「ブーニン 天才ピアニストの沈黙と再生」
を観にいった。
最近やっと
ひとり遊びが板についてきてうれしい。
クラシックもピアノも縁がなくて
スタニスラフ・ブーニンさんのことも
この映画で初めて知った。
知識ゼロで初心者なんだけど
なんとなく惹かれて。
ブーニンさんの演奏が始まった瞬間
すぅーっと、体の奥に音が入ってきた。
とても澄んでいて
視界が開けていくような感じがした。
音を聴いているだけなのに
そこに空間が生まれて
景色が見えてくるから驚きだ。
映画館の椅子に座ってるだけなのに
どこか別の静かな場所に立っているみたいだった。
そして気づいた。
そうか、聴いてるんじゃなくて
鳴ってるんだ。
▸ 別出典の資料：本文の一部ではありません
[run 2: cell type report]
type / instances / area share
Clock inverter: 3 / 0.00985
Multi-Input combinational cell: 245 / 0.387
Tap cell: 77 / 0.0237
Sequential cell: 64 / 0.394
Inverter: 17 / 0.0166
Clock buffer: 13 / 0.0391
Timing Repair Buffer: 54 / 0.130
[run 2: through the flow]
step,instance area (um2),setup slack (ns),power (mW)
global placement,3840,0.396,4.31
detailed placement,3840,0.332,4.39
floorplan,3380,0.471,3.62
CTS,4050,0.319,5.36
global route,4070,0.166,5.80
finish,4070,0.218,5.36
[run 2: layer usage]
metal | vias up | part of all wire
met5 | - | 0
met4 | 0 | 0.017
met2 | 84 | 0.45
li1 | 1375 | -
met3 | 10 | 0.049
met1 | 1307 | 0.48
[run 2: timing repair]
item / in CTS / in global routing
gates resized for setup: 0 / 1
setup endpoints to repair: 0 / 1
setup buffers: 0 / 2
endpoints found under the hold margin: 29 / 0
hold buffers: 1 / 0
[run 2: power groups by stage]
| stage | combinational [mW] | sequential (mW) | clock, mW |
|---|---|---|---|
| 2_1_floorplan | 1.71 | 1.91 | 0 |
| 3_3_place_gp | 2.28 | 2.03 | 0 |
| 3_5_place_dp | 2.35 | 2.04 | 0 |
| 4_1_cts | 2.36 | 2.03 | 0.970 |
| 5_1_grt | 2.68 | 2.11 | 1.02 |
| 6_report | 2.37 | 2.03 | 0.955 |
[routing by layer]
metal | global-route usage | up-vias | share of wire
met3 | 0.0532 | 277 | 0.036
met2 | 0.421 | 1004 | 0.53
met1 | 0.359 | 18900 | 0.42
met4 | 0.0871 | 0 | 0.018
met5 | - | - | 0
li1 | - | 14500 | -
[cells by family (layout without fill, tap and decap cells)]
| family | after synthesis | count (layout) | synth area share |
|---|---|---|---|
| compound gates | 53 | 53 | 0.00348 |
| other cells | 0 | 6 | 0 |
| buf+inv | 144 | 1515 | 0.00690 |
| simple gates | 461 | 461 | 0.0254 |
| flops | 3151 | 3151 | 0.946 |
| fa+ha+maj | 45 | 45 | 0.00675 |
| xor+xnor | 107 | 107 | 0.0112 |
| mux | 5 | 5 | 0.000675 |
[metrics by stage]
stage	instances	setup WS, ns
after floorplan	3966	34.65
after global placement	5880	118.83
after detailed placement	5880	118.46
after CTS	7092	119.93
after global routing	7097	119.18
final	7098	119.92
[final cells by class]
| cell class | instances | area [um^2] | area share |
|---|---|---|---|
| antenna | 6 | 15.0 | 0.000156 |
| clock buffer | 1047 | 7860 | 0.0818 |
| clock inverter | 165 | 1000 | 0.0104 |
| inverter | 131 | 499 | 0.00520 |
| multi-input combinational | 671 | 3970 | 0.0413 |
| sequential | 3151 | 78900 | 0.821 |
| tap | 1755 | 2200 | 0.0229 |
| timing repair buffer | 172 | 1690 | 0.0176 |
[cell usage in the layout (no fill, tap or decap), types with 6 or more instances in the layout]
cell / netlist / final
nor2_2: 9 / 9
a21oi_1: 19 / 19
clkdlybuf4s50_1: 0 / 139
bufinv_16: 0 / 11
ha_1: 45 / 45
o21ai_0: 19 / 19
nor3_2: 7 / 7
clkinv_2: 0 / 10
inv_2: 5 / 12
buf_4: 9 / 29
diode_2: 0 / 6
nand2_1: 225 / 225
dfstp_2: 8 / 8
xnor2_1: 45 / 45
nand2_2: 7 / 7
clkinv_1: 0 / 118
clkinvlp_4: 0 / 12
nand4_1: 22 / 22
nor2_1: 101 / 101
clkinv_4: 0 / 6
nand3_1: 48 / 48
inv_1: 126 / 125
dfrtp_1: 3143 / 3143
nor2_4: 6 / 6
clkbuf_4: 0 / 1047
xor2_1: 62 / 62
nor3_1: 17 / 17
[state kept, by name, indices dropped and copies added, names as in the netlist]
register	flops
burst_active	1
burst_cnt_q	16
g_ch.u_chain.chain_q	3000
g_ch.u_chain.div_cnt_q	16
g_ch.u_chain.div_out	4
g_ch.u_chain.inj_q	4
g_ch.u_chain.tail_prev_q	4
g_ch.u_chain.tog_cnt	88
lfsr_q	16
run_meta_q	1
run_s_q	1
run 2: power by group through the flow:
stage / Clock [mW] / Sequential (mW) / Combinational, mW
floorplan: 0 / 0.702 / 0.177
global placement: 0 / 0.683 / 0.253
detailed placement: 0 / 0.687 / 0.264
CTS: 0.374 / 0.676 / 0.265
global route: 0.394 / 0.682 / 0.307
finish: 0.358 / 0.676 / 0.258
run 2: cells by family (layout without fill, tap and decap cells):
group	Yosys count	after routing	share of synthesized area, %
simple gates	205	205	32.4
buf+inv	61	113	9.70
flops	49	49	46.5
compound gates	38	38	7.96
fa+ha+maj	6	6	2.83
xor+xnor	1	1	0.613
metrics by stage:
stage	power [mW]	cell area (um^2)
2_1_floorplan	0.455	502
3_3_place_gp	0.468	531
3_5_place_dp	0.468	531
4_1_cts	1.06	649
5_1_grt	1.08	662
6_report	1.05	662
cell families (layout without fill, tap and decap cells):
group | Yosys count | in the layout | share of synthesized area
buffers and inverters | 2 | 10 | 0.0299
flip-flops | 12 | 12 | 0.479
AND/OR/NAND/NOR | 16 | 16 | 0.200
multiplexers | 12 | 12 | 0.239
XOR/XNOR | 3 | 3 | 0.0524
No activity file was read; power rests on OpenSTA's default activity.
--- src/rtl/down_timer.sv ---
// ---------------------------------------------------------------------------
// down_timer
//
// Loadable down-counter with a registered terminal-count pulse. Used as a
// programmable delay (one-shot) or period generator (auto-reload).
//
// Ports
//   clk          in   rising-edge clock for all state
//   clear        in   asynchronous active-high reset
//   load         in   capture load_val into the reload register and the count
//   load_val     in   reload value, WIDTH bits
//   start        in   begin counting, or resume after stop
//   stop         in   halt counting, holding q
//   auto_reload  in   1 = periodic, 0 = one-shot (sampled every cycle)
//   q            out  current count
//   tc           out  one-cycle pulse in the cycle q reaches 0 by counting
//   busy         out  high while counting
//
// Per-cycle priority is load > stop > start > count. All outputs are
// registered, so nothing here is combinationally dependent on an input.
// ---------------------------------------------------------------------------
module down_timer #(
   parameter int WIDTH = 4
) (
   input  logic             clk,
   input  logic             clear,
   input  logic             load,
   input  logic [WIDTH-1:0] load_val,
   input  logic             start,
   input  logic             stop,
   input  logic             auto_reload,
   output logic [WIDTH-1:0] q,
   output logic             tc,
   output logic             busy
);

   typedef enum logic [1:0] {
      IDLE = 2'd0,
      RUN  = 2'd1,
      DONE = 2'd2
   } state_t;

   state_t           r_state;
   logic [WIDTH-1:0] r_reload;
   logic [WIDTH-1:0] r_q;
   logic             r_tc;
   logic             r_busy;

   // NOTE: every register, including the reload value, is cleared by the
   // asynchronous reset so a start straight after clear sees R==0 and is
   // ignored rather than reloading from an unknown value.
   always_ff @(posedge clk or posedge clear) begin
      if (clear) begin
         r_state  <= IDLE;
         r_reload <= '0;
         r_q      <= '0;
         r_tc     <= 1'b0;
         r_busy   <= 1'b0;
      end else begin
         // NOTE: non-blocking assignments throughout; tc defaults low so it
         // can only ever be a single-cycle pulse.
         r_tc <= 1'b0;

         if (load) begin
            // Load aborts any run in progress.
            r_reload <= load_val;
            r_q      <= load_val;
            r_state  <= IDLE;
            r_busy   <= 1'b0;
         end else if (stop && r_state == RUN) begin
            // Freeze the count; a later start resumes from here.
            r_state <= IDLE;
            r_busy  <= 1'b0;
         end else if (!stop) begin
            // stop outranks start, so a stop in IDLE/DONE also masks start.
            unique case (r_state)
               IDLE: begin
                  if (start) begin
                     if (r_q != '0) begin
                        r_state <= RUN;
                        r_busy  <= 1'b1;
                     end else if (r_reload != '0) begin
                        r_q     <= r_reload;
                        r_state <= RUN;
                        r_busy  <= 1'b1;
                     end
                  end
               end

               DONE: begin
                  if (start && r_reload != '0) begin
                     r_q     <= r_reload;
                     r_state <= RUN;
                     r_busy  <= 1'b1;
                  end
               end

               RUN: begin
                  if (r_q > WIDTH'(1)) begin
                     r_q <= r_q - WIDTH'(1);
                  end else if (r_q == WIDTH'(1)) begin
                     r_q  <= '0;
                     r_tc <= 1'b1;
                  end else if (auto_reload) begin
                     // q==0 is the cycle after tc: reload instead of wrapping.
                     r_q <= r_reload;
                  end else begin
                     r_state <= DONE;
                     r_busy  <= 1'b0;
                  end
               end

               default: begin
                  r_state <= IDLE;
                  r_busy  <= 1'b0;
               end
            endcase
         end
      end
   end

   assign q    = r_q;
   assign tc   = r_tc;
   assign busy = r_busy;

endmodule

--- config.mk ---
export PLATFORM = sky130hd
export DESIGN_NAME = down_timer
export DESIGN_NICKNAME = d
export VERILOG_FILES = /design/src/rtl/down_timer.sv
export SDC_FILE = /design/constraint.sdc
export NUM_CORES = 1
export LEC_CHECK = 0
export CAP_MARGIN = 15
export CORE_AREA = 2 2 45 47
export CTS_BUF_LIST = sky130_fd_sc_hd__clkbuf_2 sky130_fd_sc_hd__clkbuf_4 sky130_fd_sc_hd__clkbuf_8
export DETAILED_ROUTE_END_ITERATION = 8
export DIE_AREA = 0 0 47 49
export GPL_ROUTABILITY_DRIVEN = 0
export PLACE_DENSITY_LB_ADDON = 0.05
export SETUP_SLACK_MARGIN = 0.1
export SLEW_MARGIN = 20
export SYNTH_ARGS = -nofsm -noshare
export SYNTH_HDL_FRONTEND = slang
export SYNTH_SLANG_ARGS = --single-unit
--- constraint.sdc ---
create_clock -name clk -period 2 [get_ports clk]
set_input_delay 0.2 -clock clk [delete_from_list [all_inputs] [get_ports clk]]
set_output_delay 0.2 -clock clk [all_outputs]
set_load 0.02 [all_outputs]
== Word level (Yosys, flattened, before mapping) ==
Cells that the tools add are included.
W data, S select, Z words.

* Order comparisons: 1
* Add/sub/neg operators: 1
* Mux-type cells: 39
* Reduce and logical (&&, ||, !) cells: 8
* Equal/unequal tests: 17

{| class="wikitable"
|+ Operator list
! kind !! count
|-
| $mux W4 || 10
|-
| $mux W2 || 10
|-
| $mux W1 || 16
|-
| $ne A4 B4 Y1 const B || 4
|-
| $ne A3 B3 Y1 const B || 4
|-
| $pmux W4 S3 || 1
|-
| $reduce_bool A4 Y1 || 3
|-
| $reduce_and A8 Y1 || 1
|-
| $reduce_and A7 Y1 || 1
|-
| $pmux W2 S3 || 1
|-
| $ne A5 B3 Y1 const B || 1
|-
| $ne A5 B5 Y1 const B || 1
|-
| $eq A4 B1 Y1 const B || 1
|-
| $gt A4 B1 Y1 const B || 1
|-
| $ne A2 B2 Y1 const B || 2
|-
| $ne A4 B3 Y1 const B || 1
|-
| $sub A4 B1 Y4 const B || 1
|-
| $ne A3 B2 Y1 const B || 1
|-
| $pmux W1 S3 || 1
|-
| $eq A2 B1 Y1 const B || 1
|-
| $eq A2 B2 Y1 const B || 1
|-
| $logic_and A1 B1 Y1 || 2
|-
| $logic_not A2 Y1 || 1
|}

* Output and inout port bits: 6
* Register bits after elaboration: 12
* Input port bits: 10
* Word-level logic and storage cells: 71

== Longest topological paths before layout ==
Gate-level depths: netlist of the first run.

* Depth after elaboration: 8
* Mapped depth: 7
* Depth with buffers taken out: 6

== Worst setup path after synthesis of the first run ==
Ideal clock, no wire load.

* Path kind: register to register
* Start: register, netlist name busy
* End: register r_q[0] (netlist: q[0])
* Setup slack: -0.101 ns
* Data required time: 1.874 ns
* Path buffers: 0
* Arrival: 1.975 ns
* Stages on the path, launching flop included: 7
* Cell sequence: dfrtp_1 -> inv_1 -> ha_1 -> or2_2 -> a221o_1 -> a211o_1 -> a221o_1

{| class="wikitable"
|+ RTL lines
! element !! line !! RTL
|-
| to (signal assigned) || 67 || <nowiki>r_q <= load_val;</nowiki>
|-
| to (signal assigned) || 83 || <nowiki>r_q <= r_reload;</nowiki>
|-
| to (signal assigned) || 92 || <nowiki>r_q <= r_reload;</nowiki>
|-
| to (decl) || 45 || <nowiki>logic [WIDTH-1:0] r_q;</nowiki>
|}

== Worst setup path after layout of the first run ==
* Start: register r_q[0] (netlist: q[0])
* End: register r_state[1]

* Cells in the longest elaborated chain, start to end: 7

{| class="wikitable"
|+ RTL lines
! element !! line !! RTL
|-
| $reduce_bool A4 Y1 || 79 || <nowiki>if (r_q != '0) begin</nowiki>
|-
| $mux W2 || 79 ||
|-
| $mux W2 || 78 || <nowiki>if (start) begin</nowiki>
|-
| $pmux W2 S3 || 76 || <nowiki>unique case (r_state)</nowiki>
|-
| $mux W2 || 74 || <nowiki>end else if (!stop) begin</nowiki>
|-
| $mux W2 || 70 || <nowiki>end else if (stop && r_state == RUN) begin</nowiki>
|-
| $mux W2 || 64 || <nowiki>if (load) begin</nowiki>
|-
| to (signal assigned) || 68 || <nowiki>r_state <= IDLE;</nowiki>
|-
| to (signal assigned) || 72 || <nowiki>r_state <= IDLE;</nowiki>
|-
| to (signal assigned) || 80 || <nowiki>r_state <= RUN;</nowiki>
|-
| to (decl) || 43 || <nowiki>state_t r_state;</nowiki>
|}

Parallel ways exist; a longest one is shown, timed or not. The select of a mux whose other input is x is not followed.
A chain may end at the register's enable or synchronous reset.

==> flow_results.org, run 1 <==
** STA
- Max Transition Viols Final :: 0
- Portion of the clock cycle consumed by the worst path in the final layout :: 96.94%
- Setup repair after global routing could not meet its margin everywhere.
- Transition time at the pin with the least slew margin :: about 0.5 ns
- The worst path needs 1.939 ns of the cycle, external delays included.
- Achievable frequency :: 0.5158 GHz
- Final setup violation count :: 0
- Headroom to the max-slew limit :: 66.08%
- The clock arrives with 0.01409 ns of skew.
- Final hold viol count :: 0

** Synthesis
- After Yosys synthesis, XOR and XNOR cells account for 0% of the synthesized area.
- Synthesized instance count :: 82
- After synthesis, the largest family of logic cells by area is compound AO/OA/AOI/OAI gates.
- Counting distinct cell types in the post-synthesis netlist gives 35.
- Synthesis inferred 11 register bits.
- Yosys printed 0 warnings.
- Synthesized area :: 809.5 µm²
- Net count of the mapped netlist :: 98
- A synthesized cell averages 9.872 µm².
- The synthesized netlist devotes 21.79% of its cell area to compound gates.
- Mux share of post-synthesis cell area :: 9.274%
- Summing the sequential cell areas from Yosys gives 34.00% of the chip area.
- Post-Synth Adder-Cell Area :: 9.274%
- Summing the areas of all and, or, nand and nor instances in the mapped netlist gives 18.70% of the synthesized area.

** Finish
- The number of antenna diodes in the final layout is 0.
- Cell area after layout :: 1241 µm²
- Total Nets Final :: 130
- Area taken by multi-input logic gates :: 600.6 µm²
- After filler insertion, the fill cell instance count of the layout stands at 149.
- Area growth from synthesis to final layout :: 53.32%
- Final Instance Count excl. Fillers :: 140
- Layout cells sized above 1 :: 43.36%
- Registers take 279.0 µm².

** Die
- Die Footprint :: 2303 µm²
- Starting density of the core :: 43.95%
- Die width :: approximately 47 µm
- The region available for standard cell placement spans 1842 µm².
- Die extent in y :: a little under 50 µm
- Pin placement for this block handled 16 I/O pins.
- The initialized floorplan defines 16 standard-cell rows.

** GRT
- Entering global routing, the biggest net connects 12 pins.
- The initial antenna violation count is 0.
- Overflow after GRT :: 0
- Wire length of the first global-routing pass :: about 3300 µm
- Global router's overall resource usage :: around a fifth
- The via count of the first global-routing pass is 749.

** Drt
- For this run, design rule violations remaining after detail routing come to 0.
- DR top layer :: met4
- In the routed layout, each cell is associated on average with a via count of 5.707.
- Wire segments on met3 add up to 113 µm in the final route.
- Detail Route Antenna Nets :: 0
- For this run, the detailed router's first-pass iteration total came to 4.
- Detail Route met2 WL :: 1044 µm
- After detailed routing, the total wire length is 2144 µm.
- For this block, the via count after detailed routing is 799.
- Detail-routed net length per standard cell :: 15.31 µm
- Iter 0 DRT Violations :: 19
- M1 WL :: 956 µm

** Run
- Number of violations of the max-capacitance limit :: 0

** Setup path
- STA classifies the critical path endpoint as a flop.
- Along the worst path, the maximum fanout reaches 4.
- Arrival time worst endpoint :: 2.12 ns
- Setup Crit Path Kind :: flop to flop
- STA puts the critical path data required time at around 2.2 ns.
- Kind of start point of the critical path :: flop

** Clock network
- After clock tree synthesis, the clock-pin slew on the worst setup and hold paths is 0.09 ns.
- For the worst-skew pair, the clock arrives at the later sink with an insertion delay of 0.29 ns.
- Maximum level of the CTS H-tree :: 1
- CTS tree :: done
- For this design, the sink count on the clock tree is 11.
- Clock tree synthesis selected as its root buffer the cell sky130_fd_sc_hd__clkbuf_4.
- No sink is reached through more buffers than the 2 on the longest clock path.
- Number of buffers created by CTS :: 3

** Place
- Port buffering added 15 buffers.
- The HPWL after detailed placement is around 1500 µm.
- In this run the cell area measured after placement is between 1000 and 1500 µm².
- Cell Count Post-Placement :: 129

** Pwr
- Highest ir drop seen on vdd :: 0.6217 mV
- Summed over all cells, the static leakage comes to 0.4915 nW.
- PwrDens :: roughly 1100 nW/µm²

** Outcome
- Result of the run :: completed

** Min path
- Hold WC Path Type :: input pin to asynchronous set/reset pin
[area by class of cell]
class,count,share of cell area [%]
multi-input combinational,60,48.39
timing repair buffer,29,20.87
inverter,9,3.125
clock buffer,4,2.419
sequential,11,22.48
tap,27,2.722
[what timing repair did]
item	4_1_cts	5_1_grt
gates resized for setup	5	12
setup endpoints to repair	3	6
hold buffers	0	0
setup buffers	2	5
pin swaps	2	3
[registers in the layout (all words and copies together), names as in the netlist]
register and count:
tc 1, r_state 1, r_reload 4, q 4, busy 1
[power by group]
part           internal (mW)  switching (mW)  leakage (nW)
sequential             0.271          0.0744         0.133
clock                 0.0910          0.0900        0.0184
combinational          0.411           0.389         0.340
total                  0.773           0.553         0.492
[worst paths after layout]
kind                                  start           to  slack [ns]  depth (start not counted)
min in group clk                load_val[2]  r_reload[2]        0.54                          3
max in group asynchronous             clear         q[1]        1.43                          2
worst min register to register  r_reload[3]  r_reload[3]        0.58                          1
worst max register to register         q[0]   r_state[1]        0.06                          6
worst min-delay path                  clear           tc        0.22                          2
worst max-delay path                   q[0]   r_state[1]        0.06                          6
[logic make-up (layout without fill, tap and decap cells)]
group,after synthesis,count (layout)
AOI/OAI and AO/OA,22,22
adders and majority gates,6,6
buffers and inverters,11,42
DFF,11,11
muxes,7,7
and+or+nand+nor,25,25
[cell usage in the layout (no fill, tap or decap), types with 2 or more instances in the layout]
cell type / synthesis / layout
sky130_fd_sc_hd__clkdlybuf4s50_1: 0 / 15
sky130_fd_sc_hd__buf_4: 0 / 13
sky130_fd_sc_hd__dfrtp_1: 11 / 8
sky130_fd_sc_hd__inv_1: 9 / 5
sky130_fd_sc_hd__ha_4: 0 / 5
sky130_fd_sc_hd__nor2_1: 4 / 4
sky130_fd_sc_hd__mux2_2: 4 / 4
sky130_fd_sc_hd__clkbuf_4: 0 / 4
sky130_fd_sc_hd__nand2_1: 3 / 3
sky130_fd_sc_hd__mux2i_1: 3 / 3
sky130_fd_sc_hd__dfrtp_2: 0 / 3
sky130_fd_sc_hd__o21ai_0: 2 / 2
sky130_fd_sc_hd__a21oi_2: 0 / 2
sky130_fd_sc_hd__o41ai_1: 2 / 2
sky130_fd_sc_hd__nor4_1: 3 / 2
sky130_fd_sc_hd__nand4_1: 2 / 2
sky130_fd_sc_hd__a221o_1: 2 / 2
sky130_fd_sc_hd__inv_2: 0 / 2
sky130_fd_sc_hd__a21oi_1: 4 / 2
sky130_fd_sc_hd__inv_4: 0 / 2
sky130_fd_sc_hd__a221oi_1: 2 / 2
[routing by layer]
| layer | global-route usage, % | vias to the layer above |
|---|---|---|
| met1 | 26.51 | 388 |
| li1 | - | 378 |
| met4 | 7.870 | 0 |
| met3 | 3.704 | 5 |
| met5 | 0 | - |
| met2 | 30.82 | 28 |
[cell usage after synthesis]
cell type                   n  area [µm²]
sky130_fd_sc_hd__a211oi_1   2       15.01
sky130_fd_sc_hd__nor2b_1    1       6.260
sky130_fd_sc_hd__or3b_1     1       8.760
sky130_fd_sc_hd__nor3b_1    2       15.01
sky130_fd_sc_hd__o21a_1     1       7.510
sky130_fd_sc_hd__nand4_1    2       12.51
sky130_fd_sc_hd__or4_1      1       7.510
sky130_fd_sc_hd__a221oi_1   2       17.52
sky130_fd_sc_hd__or2_2      2       12.51
sky130_fd_sc_hd__nor3_1     1       5.000
sky130_fd_sc_hd__nor4_1     3       18.77
sky130_fd_sc_hd__mux2_2     4       45.04
sky130_fd_sc_hd__dfrtp_1   11       275.3
sky130_fd_sc_hd__o41ai_1    2       17.52
sky130_fd_sc_hd__mux2i_1    3       30.03
sky130_fd_sc_hd__a311o_2    1       11.26
sky130_fd_sc_hd__o21ai_0    2       10.01
sky130_fd_sc_hd__nand3_1    1       5.000
sky130_fd_sc_hd__buf_6      2       22.52
sky130_fd_sc_hd__or2b_2     1       8.760
sky130_fd_sc_hd__o21ai_1    1       5.000
sky130_fd_sc_hd__a21oi_1    4       20.02
sky130_fd_sc_hd__and2b_2    1       8.760
sky130_fd_sc_hd__a211o_1    1       8.760
sky130_fd_sc_hd__nor2_1     4       15.01
sky130_fd_sc_hd__o311ai_2   1       16.27
sky130_fd_sc_hd__and3_1     1       6.260
sky130_fd_sc_hd__ha_1       6       75.07
sky130_fd_sc_hd__inv_1      9       33.78
sky130_fd_sc_hd__o311ai_0   1       8.760
sky130_fd_sc_hd__a221o_1    2       20.02
sky130_fd_sc_hd__o32ai_1    1       8.760
sky130_fd_sc_hd__or4b_1     1       10.01
sky130_fd_sc_hd__o31a_2     1       10.01
sky130_fd_sc_hd__nand2_1    3       11.26
[stage by stage]
stage | hold slack (ns) | utilization, % | total power [mW] | TNS [ns] | worst slack, ns
2_1_floorplan | 0.05224 | - | 0.7560 | 0 | 0.08711
3_3_place_gp | 0.5313 | 58.49 | 0.9683 | -0.01591 | -0.01591
3_5_place_dp | 0.5471 | 58.49 | 0.9679 | 0 | 0.0002969
4_1_cts | 0.2373 | 62.16 | 1.197 | 0 | 0.09224
5_1_grt | 0.2753 | 67.39 | 1.406 | -0.06222 | -0.03337
6_report | 0.2168 | 67.39 | 1.326 | 0 | 0.06126
[worst max-delay path, cell delays in order, from the launching register on]
cell	delay, ns
sky130_fd_sc_hd__dfrtp_2	0.43
sky130_fd_sc_hd__inv_2	0.08
sky130_fd_sc_hd__ha_4	0.14
sky130_fd_sc_hd__or3b_4	0.39
sky130_fd_sc_hd__o311ai_4	0.29
sky130_fd_sc_hd__nand4_1	0.19
sky130_fd_sc_hd__mux2_2	0.31
(Power assumes the default switching activity.)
体の中で。
上手いとか、すごいとか、技術とか
正直分からない。
でも、自分の中の細胞が
その音と一緒に震えているのは
はっきり分かった。
「あー、これが共振ってやつか」って。
理屈じゃなくて、体が先に分かってた。
その振動の中にいると
体の力がゆるんで、呼吸が深くなって
とても気持ちよくて気づいたら
最近下がってばかりの口角が上がってた。
私はこれまで、よく
「軽く」って言葉を使ってきた。
重たいままだと、前に進めなくなる気がしてて
だから、なるべく軽く、軽くと
軽くなることにこだわってた。
でも、ブーニンさんの奏でる音の中に身を置いたとき、ブーニンさんの生き方を知ったとき
「重い」を取り違えていたぞって分かった。
深いものは、押してこない。
むしろ、ひらいていく。
重たいものがそこにあっても
その重みが深みをサポートしてくれているのかと。
軽くならなくてもよかったんだな。
そもそもが、軽くなろうなろうと
これこそ自分を縛り付けてた感覚だったのか。
深く重いが
愛おしく感じられた。
映画に触れられて
観させてもらえてありがたかった。
これは、私にとって、けっこう大きな発見だ。